TASK TO CARRY OUT
Exactly as given, transcribe each entry that follows.

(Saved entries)
File: config.mk
export PLATFORM = sky130hd
export DESIGN_NAME = spi_slave_responder_flat
export DESIGN_NICKNAME = d
export VERILOG_FILES = /design/src/rtl/spi_slave_responder_if.sv /design/src/rtl/spi_slave_responder.sv /design/src/flat_wrapper.sv
export SDC_FILE = /design/constraint.sdc
export NUM_CORES = 1
export LEC_CHECK = 0
export CAP_MARGIN = 20
export CORE_ASPECT_RATIO = 1.2
export CORE_MARGIN = 2
export CORE_UTILIZATION = 35
export CTS_CLUSTER_SIZE = 30
export DETAILED_ROUTE_END_ITERATION = 6
export PLACE_DENSITY = 0.54
export SLEW_MARGIN = 20
export SYNTH_ARGS = -nofsm -noshare
export SYNTH_HDL_FRONTEND = slang
export SYNTH_SLANG_ARGS = --single-unit
File: constraint.sdc
create_clock -name CLOCK_50 -period 1.8 [get_ports CLOCK_50]
set_input_delay 0.18 -clock CLOCK_50 [delete_from_list [all_inputs] [get_ports CLOCK_50]]
set_output_delay 0.18 -clock CLOCK_50 [all_outputs]
set_load 0.005 [all_outputs]
File: src/rtl/spi_slave_responder_if.sv
// -----------------------------------------------------------------------------
// spi_slave_responder_if
//
// Bundles the SPI pins and the local reply/receive handshake of
// spi_slave_responder so that both travel as one port.
//
// Parameter
//   DATA_WIDTH   bits per SPI word; must match the responder's DATA_WIDTH
//
// Signals (direction as seen from the slave modport)
//   spi_sclk     in   SPI clock from the master, idles low
//   spi_ss_n     in   slave select, active low
//   spi_mosi     in   serial data from the master
//   spi_miso     out  serial data to the master
//   spi_miso_oe  out  MISO output enable, high while selected
//   tx_data      in   reply word offered to the holding register
//   tx_load      in   write strobe for tx_data, honoured only when tx_ready=1
//   tx_ready     out  holding register is empty
//   tx_underrun  out  one-cycle pulse: a word started with the default reply
//   rx_data      out  last complete received word
//   rx_valid     out  one-cycle pulse: rx_data was just updated
//   busy         out  responder is inside a frame
//
// The master modport is the mirror image, for a bench or an on-chip master.
// -----------------------------------------------------------------------------
interface spi_slave_responder_if #(
   parameter int DATA_WIDTH = 8
);

   logic                  spi_sclk;
   logic                  spi_ss_n;
   logic                  spi_mosi;
   logic                  spi_miso;
   logic                  spi_miso_oe;

   logic [DATA_WIDTH-1:0] tx_data;
   logic                  tx_load;
   logic                  tx_ready;
   logic                  tx_underrun;

   logic [DATA_WIDTH-1:0] rx_data;
   logic                  rx_valid;
   logic                  busy;

   modport slave (
      input  spi_sclk,
      input  spi_ss_n,
      input  spi_mosi,
      output spi_miso,
      output spi_miso_oe,
      input  tx_data,
      input  tx_load,
      output tx_ready,
      output tx_underrun,
      output rx_data,
      output rx_valid,
      output busy
   );

   modport master (
      output spi_sclk,
      output spi_ss_n,
      output spi_mosi,
      input  spi_miso,
      input  spi_miso_oe,
      output tx_data,
      output tx_load,
      input  tx_ready,
      input  tx_underrun,
      input  rx_data,
      input  rx_valid,
      input  busy
   );

endinterface : spi_slave_responder_if
$ cat config.mk
export PLATFORM = sky130hd
export DESIGN_NAME = pipe_mux_stage
export DESIGN_NICKNAME = d
export VERILOG_FILES = /design/src/rtl/pipe_mux_stage.sv
export SDC_FILE = /design/constraint.sdc
export NUM_CORES = 1
export LEC_CHECK = 0
export ABC_AREA = 1
export CAP_MARGIN = 15
export CORE_ASPECT_RATIO = 0.7
export CORE_UTILIZATION = 45
export DETAILED_ROUTE_END_ITERATION = 16
export DONT_BUFFER_PORTS = 1
export GPL_TIMING_DRIVEN = 0
export HOLD_SLACK_MARGIN = 0.03
export SLEW_MARGIN = 20
export SYNTH_ARGS = -nofsm -noshare
export SYNTH_HDL_FRONTEND = slang
export SYNTH_SLANG_ARGS = --single-unit
$ cat constraint.sdc
create_clock -name clk -period 3.1 [get_ports clk]
set_input_delay 0.775 -clock clk [delete_from_list [all_inputs] [get_ports clk]]
set_output_delay 0.775 -clock clk [all_outputs]
set_load 0.02 [all_outputs]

EXERCISE ANSWER
File: config.mk
export PLATFORM = sky130hd
export DESIGN_NAME = spi_slave_responder_flat
export DESIGN_NICKNAME = d
export VERILOG_FILES = /design/src/rtl/spi_slave_responder_if.sv /design/src/rtl/spi_slave_responder.sv /design/src/flat_wrapper.sv
export SDC_FILE = /design/constraint.sdc
export NUM_CORES = 1
export LEC_CHECK = 0
export CAP_MARGIN = 20
export CORE_ASPECT_RATIO = 1.2
export CORE_MARGIN = 2
export CORE_UTILIZATION = 35
export CTS_CLUSTER_SIZE = 30
export DETAILED_ROUTE_END_ITERATION = 6
export PLACE_DENSITY = 0.54
export SLEW_MARGIN = 20
export SYNTH_ARGS = -nofsm -noshare
export SYNTH_HDL_FRONTEND = slang
export SYNTH_SLANG_ARGS = --single-unit
File: constraint.sdc
create_clock -name CLOCK_50 -period 1.8 [get_ports CLOCK_50]
set_input_delay 0.18 -clock CLOCK_50 [delete_from_list [all_inputs] [get_ports CLOCK_50]]
set_output_delay 0.18 -clock CLOCK_50 [all_outputs]
set_load 0.005 [all_outputs]
File: src/rtl/spi_slave_responder_if.sv
// -----------------------------------------------------------------------------
// spi_slave_responder_if
//
// Bundles the SPI pins and the local reply/receive handshake of
// spi_slave_responder so that both travel as one port.
//
// Parameter
//   DATA_WIDTH   bits per SPI word; must match the responder's DATA_WIDTH
//
// Signals (direction as seen from the slave modport)
//   spi_sclk     in   SPI clock from the master, idles low
//   spi_ss_n     in   slave select, active low
//   spi_mosi     in   serial data from the master
//   spi_miso     out  serial data to the master
//   spi_miso_oe  out  MISO output enable, high while selected
//   tx_data      in   reply word offered to the holding register
//   tx_load      in   write strobe for tx_data, honoured only when tx_ready=1
//   tx_ready     out  holding register is empty
//   tx_underrun  out  one-cycle pulse: a word started with the default reply
//   rx_data      out  last complete received word
//   rx_valid     out  one-cycle pulse: rx_data was just updated
//   busy         out  responder is inside a frame
//
// The master modport is the mirror image, for a bench or an on-chip master.
// -----------------------------------------------------------------------------
interface spi_slave_responder_if #(
   parameter int DATA_WIDTH = 8
);

   logic                  spi_sclk;
   logic                  spi_ss_n;
   logic                  spi_mosi;
   logic                  spi_miso;
   logic                  spi_miso_oe;

   logic [DATA_WIDTH-1:0] tx_data;
   logic                  tx_load;
   logic                  tx_ready;
   logic                  tx_underrun;

   logic [DATA_WIDTH-1:0] rx_data;
   logic                  rx_valid;
   logic                  busy;

   modport slave (
      input  spi_sclk,
      input  spi_ss_n,
      input  spi_mosi,
      output spi_miso,
      output spi_miso_oe,
      input  tx_data,
      input  tx_load,
      output tx_ready,
      output tx_underrun,
      output rx_data,
      output rx_valid,
      output busy
   );

   modport master (
      output spi_sclk,
      output spi_ss_n,
      output spi_mosi,
      input  spi_miso,
      input  spi_miso_oe,
      output tx_data,
      output tx_load,
      input  tx_ready,
      input  tx_underrun,
      input  rx_data,
      input  rx_valid,
      input  busy
   );

endinterface : spi_slave_responder_if
$ cat config.mk
export PLATFORM = sky130hd
export DESIGN_NAME = pipe_mux_stage
export DESIGN_NICKNAME = d
export VERILOG_FILES = /design/src/rtl/pipe_mux_stage.sv
export SDC_FILE = /design/constraint.sdc
export NUM_CORES = 1
export LEC_CHECK = 0
export ABC_AREA = 1
export CAP_MARGIN = 15
export CORE_ASPECT_RATIO = 0.7
export CORE_UTILIZATION = 45
export DETAILED_ROUTE_END_ITERATION = 16
export DONT_BUFFER_PORTS = 1
export GPL_TIMING_DRIVEN = 0
export HOLD_SLACK_MARGIN = 0.03
export SLEW_MARGIN = 20
export SYNTH_ARGS = -nofsm -noshare
export SYNTH_HDL_FRONTEND = slang
export SYNTH_SLANG_ARGS = --single-unit
$ cat constraint.sdc
create_clock -name clk -period 3.1 [get_ports clk]
set_input_delay 0.775 -clock clk [delete_from_list [all_inputs] [get_ports clk]]
set_output_delay 0.775 -clock clk [all_outputs]
set_load 0.02 [all_outputs]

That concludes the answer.